= John Primrose Douglas =

Honorary Surgeon to the Queen

Major-General John Primrose Douglas CB OBE (22 February 1908 – 4 September 1975), was Honorary Surgeon to the Queen.

Commissioned a Lieutenant in the R.A.M.C. in April 1933, his first posting overseas was to Gibraltar, 1934–39, during the time of the Spanish Civil War. In May/June 1937 he assisted in treating two batches of naval casualties which were evacuated to the Military Hospital - one batch was from the German armoured ship Deutschland that had been attacked by Spanish Republican aircraft, and which had made for Gibraltar as the nearest specialist treatment centre. For his work with both casualty groups, Captain Douglas was awarded the M.B.E. (1938 Birthday Honours) and the German Red Cross Order.

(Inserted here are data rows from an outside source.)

[config.mk]
export PLATFORM = sky130hd
export DESIGN_NAME = tag_length_frame_splitter
export DESIGN_NICKNAME = d
export VERILOG_FILES = /design/src/rtl/tlfs_pkg.sv /design/src/rtl/tlfs_cfg_regs.sv /design/src/rtl/tag_length_frame_splitter.sv
export SDC_FILE = /design/constraint.sdc
export NUM_CORES = 1
export LEC_CHECK = 0
export ABC_AREA = 1
export BUFFER_PORTS_ARGS = -buffer_cell sky130_fd_sc_hd__buf_4
export CAP_MARGIN = 20
export CORE_AREA = 2 2 180 182
export DETAILED_ROUTE_END_ITERATION = 12
export DIE_AREA = 0 0 182 184
export PLACE_DENSITY = 0.58
export SLEW_MARGIN = 20
export SYNTH_ARGS = -nofsm -noshare
export SYNTH_HDL_FRONTEND = slang
export SYNTH_SLANG_ARGS = --single-unit
[constraint.sdc]
create_clock -name aclk -period 9.7 [get_ports aclk]
set_clock_uncertainty 0.2 [all_clocks]
set_input_delay 0.485 -clock aclk [delete_from_list [all_inputs] [get_ports aclk]]
set_output_delay 0.485 -clock aclk [all_outputs]
set_load 0.02 [all_outputs]
[src/rtl/tlfs_pkg.sv]
// Shared types and constants for the tag/length frame splitter.
// No dependencies; imported by every module of the block.
package tlfs_pkg;

    typedef logic [1:0] kind_t;

    localparam kind_t KIND_PAYLOAD = 2'd0;
    localparam kind_t KIND_EMPTY   = 2'd1;
    localparam kind_t KIND_ERROR   = 2'd2;

    // header_count runs 0..7 over the header, PAYLOAD_PHASE while forwarding
    localparam logic [3:0] PAYLOAD_PHASE = 4'd8;
    localparam logic [3:0] LAST_HDR_BYTE = 4'd7;

    localparam logic [31:0] MAX_LEN_RESET = 32'd1048576;

    localparam int          APB_ADDR_W    = 3;
    localparam logic [0:0]  REG_MAX_LEN   = 1'd0;

endpackage

[src/rtl/tlfs_cfg_regs.sv]
// APB-style register bank of the frame splitter: holds max_frame_length.
// Depends on tlfs_pkg.
module tlfs_cfg_regs
    import tlfs_pkg::*;
(
    input  logic                  aclk,
    input  logic                  aresetn,
    input  logic                  psel,
    input  logic                  penable,
    input  logic                  pwrite,
    input  logic [APB_ADDR_W-1:0] paddr,
    input  logic [31:0]           pwdata,
    output logic [31:0]           prdata,
    output logic                  pready,
    output logic [31:0]           max_len
);

    logic [31:0] max_len_reg;
    logic        wr_en;
    logic [0:0]  reg_idx;

    assign pready  = 1'b1;
    assign reg_idx = paddr[2:2];
    assign wr_en   = psel && penable && pwrite && pready;

    always_ff @(posedge aclk) begin
        if (!aresetn) begin
            max_len_reg <= MAX_LEN_RESET;
        end else if (wr_en && (reg_idx == REG_MAX_LEN)) begin
            max_len_reg <= pwdata;
        end
    end

    always_comb begin
        if (reg_idx == REG_MAX_LEN) begin
            prdata = max_len_reg;
        end else begin
            prdata = 32'd0;
        end
    end

    assign max_len = max_len_reg;

endmodule

[src/rtl/tag_length_frame_splitter.sv]
// Top level of the tag/length frame splitter: header gathering, payload
// forwarding and the result register. Depends on tlfs_pkg and tlfs_cfg_regs.

// Takes one stream byte per cycle and cuts it into frames of an 8-byte
// little-endian header (32-bit tag, 32-bit length) followed by the payload.
// Each payload byte is registered in the cycle after it is taken, with the frame's tag,
// length and first/last marks; a zero-length frame gives one empty-frame
// result, and a length above max_frame_length gives one error result after
// which every byte is dropped until reset. Throughput is one byte per cycle:
// the per-byte work is a byte insert, 32-bit compares and one 32-bit
// decrement between the state registers and a single result register, and
// s_tready stays high whenever that result register is empty or being taken.
module tag_length_frame_splitter
    import tlfs_pkg::*;
(
    input  logic                  aclk,
    input  logic                  aresetn,
    // APB configuration port
    input  logic                  psel,
    input  logic                  penable,
    input  logic                  pwrite,
    input  logic [APB_ADDR_W-1:0] paddr,
    input  logic [31:0]           pwdata,
    output logic [31:0]           prdata,
    output logic                  pready,
    // input stream
    input  logic                  s_tvalid,
    output logic                  s_tready,
    input  logic [7:0]            s_tdata,   // [7:0] data_byte
    // result stream
    output logic                  m_tvalid,
    input  logic                  m_tready,
    output logic [71:0]           m_tdata,   // [31:0] frame_tag, [63:32] frame_length,
                                             // [71:64] payload_byte
    output logic [2:0]            m_tuser,   // [1:0] kind, [2] first_of_frame
    output logic                  m_tlast    // last_of_frame
);

    logic [31:0] max_len;

    tlfs_cfg_regs u_cfg (
        .aclk    (aclk),
        .aresetn (aresetn),
        .psel    (psel),
        .penable (penable),
        .pwrite  (pwrite),
        .paddr   (paddr),
        .pwdata  (pwdata),
        .prdata  (prdata),
        .pready  (pready),
        .max_len (max_len)
    );

    logic [3:0]  hdr_cnt_reg,  hdr_cnt_next;
    logic [31:0] tag_reg,      tag_next;
    logic [31:0] len_reg,      len_next;
    logic [31:0] remain_reg,   remain_next;
    logic        broken_reg,   broken_next;

    logic        m_tvalid_reg;
    logic [71:0] m_tdata_reg;
    logic [2:0]  m_tuser_reg;
    logic        m_tlast_reg;

    logic        accept;
    logic        emit;
    kind_t       emit_kind;
    logic [7:0]  emit_byte;
    logic        emit_first;
    logic        emit_last;
    logic [4:0]  byte_pos;

    assign s_tready = !m_tvalid_reg || m_tready;
    assign accept   = s_tvalid && s_tready;
    assign byte_pos = {hdr_cnt_reg[1:0], 3'b000};

    always_comb begin
        hdr_cnt_next = hdr_cnt_reg;
        tag_next     = tag_reg;
        len_next     = len_reg;
        remain_next  = remain_reg;
        broken_next  = broken_reg;
        emit         = 1'b0;
        emit_kind    = KIND_PAYLOAD;
        emit_byte    = 8'd0;
        emit_first   = 1'b0;
        emit_last    = 1'b0;

        if (accept && !broken_reg) begin
            if (hdr_cnt_reg != PAYLOAD_PHASE) begin
                if (!hdr_cnt_reg[2]) begin
                    tag_next[byte_pos +: 8] = s_tdata;
                end else begin
                    len_next[byte_pos +: 8] = s_tdata;
                end
                hdr_cnt_next = hdr_cnt_reg + 4'd1;
                if (hdr_cnt_reg == LAST_HDR_BYTE) begin
                    // decide the frame on its final header byte
                    if (len_next > max_len) begin
                        broken_next  = 1'b1;
                        hdr_cnt_next = 4'd0;
                        emit         = 1'b1;
                        emit_kind    = KIND_ERROR;
                    end else if (len_next == 32'd0) begin
                        hdr_cnt_next = 4'd0;
                        emit         = 1'b1;
                        emit_kind    = KIND_EMPTY;
                        emit_last    = 1'b1;
                    end else begin
                        remain_next  = len_next;
                        hdr_cnt_next = PAYLOAD_PHASE;
                    end
                end
            end else begin
                emit       = 1'b1;
                emit_kind  = KIND_PAYLOAD;
                emit_byte  = s_tdata;
                emit_first = (remain_reg == len_reg);
                emit_last  = (remain_reg <= 32'd1);
                if (remain_reg != 32'd0) begin
                    remain_next = remain_reg - 32'd1;
                end
                if (remain_reg <= 32'd1) begin
                    hdr_cnt_next = 4'd0;
                end
            end
        end
    end

    always_ff @(posedge aclk) begin
        if (!aresetn) begin
            hdr_cnt_reg <= 4'd0;
            tag_reg     <= 32'd0;
            len_reg     <= 32'd0;
            remain_reg  <= 32'd0;
            broken_reg  <= 1'b0;
        end else begin
            hdr_cnt_reg <= hdr_cnt_next;
            tag_reg     <= tag_next;
            len_reg     <= len_next;
            remain_reg  <= remain_next;
            broken_reg  <= broken_next;
        end
    end

    // result register: load on a producing request, clear once taken
    always_ff @(posedge aclk) begin
        if (!aresetn) begin
            m_tvalid_reg <= 1'b0;
        end else if (s_tready) begin
            m_tvalid_reg <= emit;
        end
    end

    always_ff @(posedge aclk) begin
        if (emit) begin
            m_tdata_reg <= {emit_byte, len_next, tag_next};
            m_tuser_reg <= {emit_first, emit_kind};
            m_tlast_reg <= emit_last;
        end
    end

    assign m_tvalid = m_tvalid_reg;
    assign m_tdata  = m_tdata_reg;
    assign m_tuser  = m_tuser_reg;
    assign m_tlast  = m_tlast_reg;

    // once broken, no new result may appear
    assert property (@(posedge aclk) disable iff (!aresetn)
        (broken_reg && !m_tvalid_reg) |=> !m_tvalid_reg)
        else $error("result produced on a broken stream");

    assert property (@(posedge aclk) disable iff (!aresetn)
        hdr_cnt_reg <= PAYLOAD_PHASE)
        else $error("header count out of range");

    // payload phase always has bytes left to forward
    assert property (@(posedge aclk) disable iff (!aresetn)
        (hdr_cnt_reg == PAYLOAD_PHASE) |-> (remain_reg != 32'd0))
        else $error("payload phase with nothing remaining");

    assert property (@(posedge aclk) disable iff (!aresetn)
        (m_tvalid_reg && (m_tuser_reg[1:0] == KIND_ERROR))
            |-> (!m_tlast_reg && !m_tuser_reg[2] && broken_reg))
        else $error("malformed length error result");

endmodule

==> impl_metrics.csv <==
group,metric,value,unit
timing,slew_viol_final,0,
final_layout,layoutNonFillerInstCount,2076,
placed_design,place_ws,4.25,ns
setup_path,worstPathArrival,5.43,ns
placed_design,dp_hpwl,24800,um
timing,setup_ws,4.22,ns
global_route,busiest_layer,"met2",
logic_synthesis,yosys_warnings,0,
power,leakagePower,6.63,nW
routing,wl_per_cell,16.2,um
outcome,outcome,"finished clean",
timing,rsz0062_at_grt,"false",
floorplan,rows,65,
setup_path,worstSetupPathType,"flop to flop",
power,power_density,148,mW/mm2
logic_synthesis,synth-main-ff-cell,"dfxtp_1",
timing,holdWs,0.0378,ns
global_route,grt_max_degree,71,
timing,maxSlewHeadroom,35.0,%
worst_hold_path,min-delay-start,"pwdata[21]",
floorplan,die_w,182,um
floorplan,start_util,34.9,%
global_route,grt_usage,19.8,%
logic_synthesis,yosys.area.top_type_share,24.5,%
floorplan,die_y,184,um
final_layout,largest_reg_flops,72,
placed_design,dp_cells,2030,
logic_synthesis,ys_seq_area_share,45.3,%
cts,clk_pin_slew_worst_paths,0.06,ns
routing,viasPerCell,4.82,
cts,cts_tree,"done",
setup_path,critPathMaxFanout,51,
routing,ant_nets,0,
global_route,use_met2,30.6,%
routing,vias,10000,
floorplan,coreArea,0.0314,mm2
floorplan,die_area,0.0335,mm2
final_layout,n_antenna_cell,0,
logic_synthesis,synth_area_leader_cell,"dfxtp_1",
final_layout,final_common_cell,"nand2_1",
routing,drcViolationCount,0,
setup_path,endpoint_kind,"flop",
cts,clk_latency,0.53,ns
logic_synthesis,ys_top_cells_by_area,"dfxtp_1 24%, edfxtp_1 21%, nand2_1 13%",
logic_synthesis,synth_edf_count,76,
setup_path,setup.worst_path.start_class,"flop",
logic_synthesis,synth_fp_nets,1609,
timing,fin_crit,5.48,ns
logic_synthesis,synth_cell_types,38,
global_route,grt_util_met1,28.3,%
cts,cts.path.max_buffers,3,
cts,cts.sink_count,210,
placed_design,io_buffers,157,
floorplan,io-pin-count,161,
setup_path,r2r_cells,20,
cts,postCtsSetupBuffers,0,
worst_hold_path,hold_end,"u_cfg.max_len[21]$_SDFFE_PN0P_",
placed_design,gp_congestion,0.900,
logic_synthesis,ys_seq_elements,210,
cts,numCtsBuffers,25,
final_layout,final_net_count,1746,
routing,dr.pass1.iters,5,
cts,cts_root_buf,"clkbuf_16",
setup_path,reg2reg_from,"hdr_cnt_reg[0]$_SDFFE_PN0P_",
setup_path,reg2reg_to,"m_tdata[62]$_DFFE_PP_",
global_route,grt_pass1_wl,52000,um
timing,final-hold-violation-count,0,
timing,fmax,183,MHz
routing,drt_iter0_markers,624,
timing,finalSetupViolations,0,
job,maxCapViolCount,0,
setup_path,r2r_slack,4.22,ns
logic_synthesis,ys_async_sr_fraction,0,%
timing,setup_tns,0,ns
cts,h-tree-depth,1,
logic_synthesis,synth_area,0.0110,mm2
global_route,antenna_found_initial,0,
logic_synthesis,syn_area_per_cell,7.21,um2
timing,worst_slew_pin_slew,0.973,ns
global_route,grt_pass1_vias,9371,
logic_synthesis,synth_cells,1519,
setup_path,worstPathRequired,9.66,ns
worst_hold_path,worstHoldPathCells,3,
power,worst_ir_drop_vdd,128,uV
timing,fin_crit_sh,56.5,%
routing,routed_wl,33700,um
final_layout,drive_gt1_share,13.7,%
global_route,use_met3,3.80,%
final_layout,final_cell_mix,"392 x nand2_1, 220 x nor2_1, 199 x inv_1, 165 x buf_4, 134 x dfxtp_1",
worst_hold_path,hold_path.class,"input pin to flop",
final_layout,syn2layout_area_growth,21.0,%
global_route,gr-total-overflow,0,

His administrative work during World War 2 with the allies brought him a clutch of awards from the US, Czechoslovakia, Netherlands and Belgium, including Knight Commander of the Oranje Order Nassau with Swords (15 October 1945), and in addition he was awarded the O.B.E.

Promoted to Brigadier in May 1961, he was advanced to Major-General in August 1965. In 1965 he was appointed Honorary Surgeon to the Queen and in 1968 was awarded the C.B.